4) unified query of a relational database, a graph database and a file system is realized by using a unified query language suitable for multivariate data;

the documents in the document set of the associated document model are a set formed by a group of attributes, and the attributes are sets formed by the same type of data; each document default contains a main code attribute, and the main code attribute is a global unique identifier; the document set and the association set have a name identifier to explain the semantics of the documents and the associations in the set;

the uniform query language suitable for the multivariate data management system comprises four clauses of FIND, WITH, WHERE and RETURN; the FIND statement determines the basic variables of the query, which must represent the document; the WITH statement determines intermediate variables used in matching the conditional grammar; the WHERE statement determines the conditions which need to be met when the returned result is returned; the RETURN statement contains the data reference that needs to be returned to the user;

the basic query space in the FIND statement is composed of one type of document or multiple types of documents, and requires that the associated document model cannot perform comparison between two types of documents without association; the expansion of the documents and the association in the basic query space is implicitly defined in the WITH statement; the WHERE statement can implicitly define the document and the association for expanding the query space and can also perform the selection operation of an intermediate model of the associated document; the RETURN statement comprises a document, a link, a URL of an attribute level or a variable representing the URL, the statement mainly executes projection operation of a relevant document model, and a returned result is a relevant document;

connecting different data sources into a whole through the associated document model to form a network, and forming data reference grammar of the uniform query language in a form similar to URL (uniform resource locator) to uniformly access data in the network; the URL is of the form:

the data source represents a data source, the document represents a document mapped from the data source to an associated document model, the link represents the association mapped from the data source to the associated document model, the identity represents the main code of the document, and the propertylame represents the attribute name of the document.

2. The method of claim 1, wherein the execution of the unified query language is divided into four steps: determining documents, establishing relations among the documents, selecting and projecting.

3. The method of claim 1, wherein intermediate variables in the unified query language represent document sets, values, strings associated with the basic search space, the intermediate variables being used in the matching syntax, and corresponding conditional matching operations being performed according to the type of the intermediate variables.

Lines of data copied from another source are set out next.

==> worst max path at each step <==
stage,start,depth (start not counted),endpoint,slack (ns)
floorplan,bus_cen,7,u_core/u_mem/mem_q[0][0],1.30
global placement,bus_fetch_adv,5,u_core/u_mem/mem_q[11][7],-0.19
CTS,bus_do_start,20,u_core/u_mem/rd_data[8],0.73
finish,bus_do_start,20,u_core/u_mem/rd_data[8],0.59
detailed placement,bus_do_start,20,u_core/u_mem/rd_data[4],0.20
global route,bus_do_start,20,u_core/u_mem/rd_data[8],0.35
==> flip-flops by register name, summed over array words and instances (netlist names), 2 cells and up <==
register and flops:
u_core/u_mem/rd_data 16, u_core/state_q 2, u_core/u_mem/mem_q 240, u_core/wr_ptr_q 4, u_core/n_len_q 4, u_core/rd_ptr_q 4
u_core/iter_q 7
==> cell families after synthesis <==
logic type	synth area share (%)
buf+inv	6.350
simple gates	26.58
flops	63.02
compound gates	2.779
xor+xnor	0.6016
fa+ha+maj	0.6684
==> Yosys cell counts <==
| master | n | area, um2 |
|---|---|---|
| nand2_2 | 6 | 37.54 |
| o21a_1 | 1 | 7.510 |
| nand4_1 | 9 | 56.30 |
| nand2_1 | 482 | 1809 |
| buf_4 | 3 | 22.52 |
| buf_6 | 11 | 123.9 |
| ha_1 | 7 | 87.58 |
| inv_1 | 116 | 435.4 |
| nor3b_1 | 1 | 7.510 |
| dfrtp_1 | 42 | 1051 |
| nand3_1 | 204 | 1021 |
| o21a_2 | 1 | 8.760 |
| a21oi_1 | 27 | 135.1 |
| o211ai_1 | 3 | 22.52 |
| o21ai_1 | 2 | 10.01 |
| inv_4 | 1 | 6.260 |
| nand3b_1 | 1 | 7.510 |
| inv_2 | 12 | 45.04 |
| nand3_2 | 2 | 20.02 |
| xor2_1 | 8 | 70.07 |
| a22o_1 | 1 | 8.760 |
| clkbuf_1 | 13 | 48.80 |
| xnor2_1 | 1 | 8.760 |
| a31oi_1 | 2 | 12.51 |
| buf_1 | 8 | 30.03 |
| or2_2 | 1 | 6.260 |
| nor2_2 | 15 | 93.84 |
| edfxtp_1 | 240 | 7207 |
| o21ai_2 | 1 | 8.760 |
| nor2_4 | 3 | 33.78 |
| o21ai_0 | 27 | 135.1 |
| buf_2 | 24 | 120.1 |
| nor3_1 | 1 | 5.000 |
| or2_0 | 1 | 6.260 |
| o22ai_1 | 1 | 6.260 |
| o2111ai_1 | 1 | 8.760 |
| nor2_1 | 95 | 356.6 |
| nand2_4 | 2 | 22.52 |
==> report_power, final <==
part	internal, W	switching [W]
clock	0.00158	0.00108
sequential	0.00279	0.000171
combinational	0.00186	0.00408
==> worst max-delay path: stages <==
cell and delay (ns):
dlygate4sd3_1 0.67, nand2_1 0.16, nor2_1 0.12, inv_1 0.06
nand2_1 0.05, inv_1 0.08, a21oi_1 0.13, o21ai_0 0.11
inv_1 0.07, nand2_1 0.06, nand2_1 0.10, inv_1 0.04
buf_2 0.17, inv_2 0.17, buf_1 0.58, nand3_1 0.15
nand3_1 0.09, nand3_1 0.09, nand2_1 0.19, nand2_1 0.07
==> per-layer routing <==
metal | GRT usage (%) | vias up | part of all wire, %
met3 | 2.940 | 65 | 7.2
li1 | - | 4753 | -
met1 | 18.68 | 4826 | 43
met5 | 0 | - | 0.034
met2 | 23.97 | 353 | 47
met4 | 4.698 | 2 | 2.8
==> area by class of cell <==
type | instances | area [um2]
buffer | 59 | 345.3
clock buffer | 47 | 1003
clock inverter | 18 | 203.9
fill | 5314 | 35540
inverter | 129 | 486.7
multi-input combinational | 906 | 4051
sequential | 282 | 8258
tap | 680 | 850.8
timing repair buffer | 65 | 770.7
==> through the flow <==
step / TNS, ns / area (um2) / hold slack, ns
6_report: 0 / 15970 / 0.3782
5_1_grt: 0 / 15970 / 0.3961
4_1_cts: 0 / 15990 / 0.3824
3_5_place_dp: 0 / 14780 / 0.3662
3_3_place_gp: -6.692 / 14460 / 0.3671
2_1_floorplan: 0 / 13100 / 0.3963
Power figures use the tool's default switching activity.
File: config.mk
export PLATFORM = sky130hd
export DESIGN_NAME = run_sequencer_flat
export DESIGN_NICKNAME = d
export VERILOG_FILES = /design/src/rtl/run_sequencer_if.sv /design/src/rtl/run_sequencer.sv /design/src/flat_wrapper.sv
export SDC_FILE = /design/constraint.sdc
export NUM_CORES = 1
export LEC_CHECK = 0
export CAP_MARGIN = 20
export CORE_MARGIN = 2
export CORE_UTILIZATION = 43
export DETAILED_ROUTE_END_ITERATION = 10
export PLACE_DENSITY = 0.88
export SLEW_MARGIN = 10
export SYNTH_ARGS = -nofsm -noshare
export SYNTH_HDL_FRONTEND = slang
export SYNTH_SLANG_ARGS = --single-unit
File: constraint.sdc
create_clock -name clk -period 5.9 [get_ports clk]
set_clock_uncertainty 0.15 [all_clocks]
set_input_delay 0.59 -clock clk [delete_from_list [all_inputs] [get_ports clk]]
set_output_delay 0.59 -clock clk [all_outputs]
set_load 0.02 [all_outputs]
File: src/rtl/run_sequencer_if.sv
// run_sequencer_if
//   Groups every signal that run_sequencer exchanges with the testbench and
//   the core (start/complete handshake, watchdog, PC init, both data_mem
//   write sources and the muxed data_mem write port).
//   Modports:
//     slave  - the sequencer: samples requests and core signals, drives
//              core control, status and the muxed data_mem port.
//     master - the environment (testbench + core): the mirror image.
//   Parameters: PC_W (start-address width), DM_AW (data_mem address width).
interface run_sequencer_if #(
    parameter int PC_W  = 10,
    parameter int DM_AW = 8
);
    // testbench control / status
    logic              req;
    logic [1:0]        prog_sel;
    logic [15:0]       timeout_cycles;
    logic              ack;
    logic              timeout;
    logic [15:0]       cycle_count;

    // core control
    logic              core_ack;
    logic              core_reset;
    logic [PC_W-1:0]   pc_init;

    // data_mem write sources
    logic              core_mem_wr_en;
    logic [DM_AW-1:0]  core_mem_addr;
    logic [7:0]        core_mem_data;
    logic              tb_mem_wr_en;
    logic [DM_AW-1:0]  tb_mem_addr;
    logic [7:0]        tb_mem_data;

    // muxed data_mem write port
    logic              mem_owner;
    logic              dm_wr_en;
    logic [DM_AW-1:0]  dm_addr;
    logic [7:0]        dm_data;

    modport slave (
        input  req, prog_sel, timeout_cycles, core_ack,
        input  core_mem_wr_en, core_mem_addr, core_mem_data,
        input  tb_mem_wr_en, tb_mem_addr, tb_mem_data,
        output ack, timeout, cycle_count, core_reset, pc_init,
        output mem_owner, dm_wr_en, dm_addr, dm_data
    );

    modport master (
        output req, prog_sel, timeout_cycles, core_ack,
        output core_mem_wr_en, core_mem_addr, core_mem_data,
        output tb_mem_wr_en, tb_mem_addr, tb_mem_data,
        input  ack, timeout, cycle_count, core_reset, pc_init,
        input  mem_owner, dm_wr_en, dm_addr, dm_data
    );
endinterface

4. The method of claim 1, wherein the matching condition in the unified query language is an expression of the boy type returned by the WHERE statement, and the syntax rules of the expression are as follows:

1) aggregation screening of document sets A and B: (document a >. link | < document a >) < document B >;

2) screening a document set: (document >. attribute | < association >. attribute) operator basic data type;

3) < expression > AND | OR < expression >.

5. The method of claim 1, wherein the parser in the unified query language comprises: the whole grammar structure related class, grammar tree abstract class and interface, grammar tree concrete class.

6. The method of claim 1, wherein in real applications, an SDK of a database system is developed for the unified query language and some compensation operations are performed on the basis of a local database query language, and then a client program operates the database using the unified query language by calling an API in the SDK; or a communication protocol is designed for the database directly based on the uniform query language, and the client program obtains the required query result by sending a network request.